6 Analysis Questions

K-means assigns each day to its nearest cluster center in PC space, treating all days independently. HMMs learn both where states live in PC space (emission distributions) AND how they transition over time (transition matrix). Even with random initialization, Baum-Welch discovers temporal structure if it exists in the data. The HMM might assign a day to a “suboptimal” state (in terms of PC distance alone) if doing so makes the temporal sequence more probable overall. K-means cannot do this - it fundamentally ignores temporal order.

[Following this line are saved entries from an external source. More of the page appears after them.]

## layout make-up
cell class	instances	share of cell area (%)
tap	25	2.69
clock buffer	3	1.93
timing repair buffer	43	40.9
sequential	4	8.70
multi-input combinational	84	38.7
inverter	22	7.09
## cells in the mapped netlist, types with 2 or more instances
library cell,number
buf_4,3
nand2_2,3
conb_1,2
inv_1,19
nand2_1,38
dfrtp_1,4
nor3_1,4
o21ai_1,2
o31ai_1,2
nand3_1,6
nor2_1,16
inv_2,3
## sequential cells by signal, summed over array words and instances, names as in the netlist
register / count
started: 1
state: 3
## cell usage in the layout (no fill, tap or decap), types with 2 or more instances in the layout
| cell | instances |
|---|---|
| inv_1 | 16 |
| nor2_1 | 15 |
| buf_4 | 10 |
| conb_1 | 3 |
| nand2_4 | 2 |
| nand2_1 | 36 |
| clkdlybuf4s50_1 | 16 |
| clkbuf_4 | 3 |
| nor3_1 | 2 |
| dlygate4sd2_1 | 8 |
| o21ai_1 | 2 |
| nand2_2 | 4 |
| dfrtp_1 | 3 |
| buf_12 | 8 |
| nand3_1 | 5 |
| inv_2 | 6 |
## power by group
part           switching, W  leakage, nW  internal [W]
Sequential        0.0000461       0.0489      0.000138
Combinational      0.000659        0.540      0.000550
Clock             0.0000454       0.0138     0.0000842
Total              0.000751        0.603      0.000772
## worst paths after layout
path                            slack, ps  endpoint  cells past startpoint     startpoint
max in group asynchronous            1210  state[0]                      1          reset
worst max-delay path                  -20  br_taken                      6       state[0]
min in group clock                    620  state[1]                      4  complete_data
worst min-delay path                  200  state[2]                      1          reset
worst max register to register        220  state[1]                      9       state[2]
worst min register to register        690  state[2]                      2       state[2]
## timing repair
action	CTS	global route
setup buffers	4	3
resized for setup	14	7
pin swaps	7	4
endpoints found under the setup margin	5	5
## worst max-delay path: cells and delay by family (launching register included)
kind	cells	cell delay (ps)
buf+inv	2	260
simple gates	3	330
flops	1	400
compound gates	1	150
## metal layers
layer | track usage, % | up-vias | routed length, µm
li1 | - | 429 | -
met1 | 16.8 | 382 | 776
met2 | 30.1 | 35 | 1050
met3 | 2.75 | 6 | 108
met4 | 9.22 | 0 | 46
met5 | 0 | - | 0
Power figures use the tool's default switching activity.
**src/rtl/pc_sequencer.sv**
```systemverilog
// Program-counter sequencer: fetch/execute phase, next-address generation,
// and a hardware call/return stack with sticky overflow/underflow flags.
module pc_sequencer #(
   parameter int                  ADDR_W      = 12,
   parameter int                  STACK_DEPTH = 4,
   parameter logic [ADDR_W-1:0]   RESET_ADDR  = '0,
   localparam int                 DEPTH_W     = $clog2(STACK_DEPTH + 1)
) (
   input  logic               clk,
   input  logic               reset,
   input  logic               run,
   input  logic [2:0]         op,
   input  logic [ADDR_W-1:0]  target,
   input  logic               err_clr,
   output logic [ADDR_W-1:0]  addr,
   output logic               phase,
   output logic [DEPTH_W-1:0] depth,
   output logic               ovf,
   output logic               unf
);

   typedef enum logic [2:0] {
      OP_INC  = 3'b000,
      OP_SKIP = 3'b001,
      OP_JMP  = 3'b010,
      OP_BRA  = 3'b011,
      OP_CALL = 3'b100,
      OP_RET  = 3'b101,
      OP_HOLD = 3'b110,
      OP_RSVD = 3'b111
   } op_e;

   logic [ADDR_W-1:0]  addr_q,  addr_d;
   logic               phase_q, phase_d;
   logic [DEPTH_W-1:0] depth_q, depth_d;
   logic               ovf_q,   ovf_d;
   logic               unf_q,   unf_d;
   // Entry 0 is the top of stack; a push shifts toward the end, dropping the oldest.
   logic [ADDR_W-1:0]  stack_q [STACK_DEPTH];
   logic [ADDR_W-1:0]  stack_d [STACK_DEPTH];

   logic stack_full, stack_empty;
   assign stack_full  = (depth_q == DEPTH_W'(STACK_DEPTH));
   assign stack_empty = (depth_q == '0);

   // NOTE: every _d gets a default first so no path leaves it unassigned (no latch).
   always_comb begin
      addr_d  = addr_q;
      phase_d = phase_q;
      depth_d = depth_q;
      stack_d = stack_q;
      ovf_d   = err_clr ? 1'b0 : ovf_q;
      unf_d   = err_clr ? 1'b0 : unf_q;

      if (run) begin
         phase_d = ~phase_q;
         if (!phase_q) begin
            case (op_e'(op))
               OP_SKIP: addr_d = addr_q + ADDR_W'(2);
               OP_JMP:  addr_d = target;
               OP_BRA:  addr_d = addr_q + target;
               OP_CALL: begin
                  stack_d[0] = addr_q + ADDR_W'(1);
                  for (int i = 1; i < STACK_DEPTH; i++) stack_d[i] = stack_q[i-1];
                  addr_d = target;
                  if (stack_full) ovf_d   = 1'b1;
                  else            depth_d = depth_q + DEPTH_W'(1);
               end
               OP_RET: begin
                  if (stack_empty) begin
                     addr_d = addr_q + ADDR_W'(1);
                     unf_d  = 1'b1;
                  end else begin
                     addr_d = stack_q[0];
                     for (int i = 0; i < STACK_DEPTH - 1; i++) stack_d[i] = stack_q[i+1];
                     depth_d = depth_q - DEPTH_W'(1);
                  end
               end
               OP_HOLD: addr_d = addr_q;
               default: addr_d = addr_q + ADDR_W'(1);
            endcase
         end
      end
   end

   // NOTE: sequential state uses non-blocking assignments only.
   always_ff @(posedge clk) begin
      if (!reset) begin
         addr_q  <= RESET_ADDR;
         phase_q <= 1'b1;
         depth_q <= '0;
         ovf_q   <= 1'b0;
         unf_q   <= 1'b0;
      end else begin
         addr_q  <= addr_d;
         phase_q <= phase_d;
         depth_q <= depth_d;
         ovf_q   <= ovf_d;
         unf_q   <= unf_d;
      end
   end

   // NOTE: stack storage is not reset; depth_q == 0 already marks it empty.
   always_ff @(posedge clk) begin
      stack_q <= stack_d;
   end

   assign addr  = addr_q;
   assign phase = phase_q;
   assign depth = depth_q;
   assign ovf   = ovf_q;
   assign unf   = unf_q;

endmodule

```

  1. Fit HMMs with 3, 4, 5, and 7 states. How does the transition matrix structure change? Is temporal persistence stronger with fewer or more states?

  2. Run the same HMM configuration (6 states, 4 PCs) with 3 different random seeds. How different are the resulting state patterns and transition matrices?

  3. Compare results to the K-means clustering from lab 8. Where do they agree and disagree? Why?

  4. Write code to generate synthetic weather sequences from your fitted HMM using the rand() function. Create a 120-day sequence with corresponding PC values and spatial maps for a few days. Compare state frequencies, transition frequencies, and PC distributions between real and synthetic data.

  5. Describe how you would extend this to predict rainfall. What emission distribution would you use? How would you validate whether HMM states relate to rainfall patterns? What are the fundamental limitations for extreme rainfall?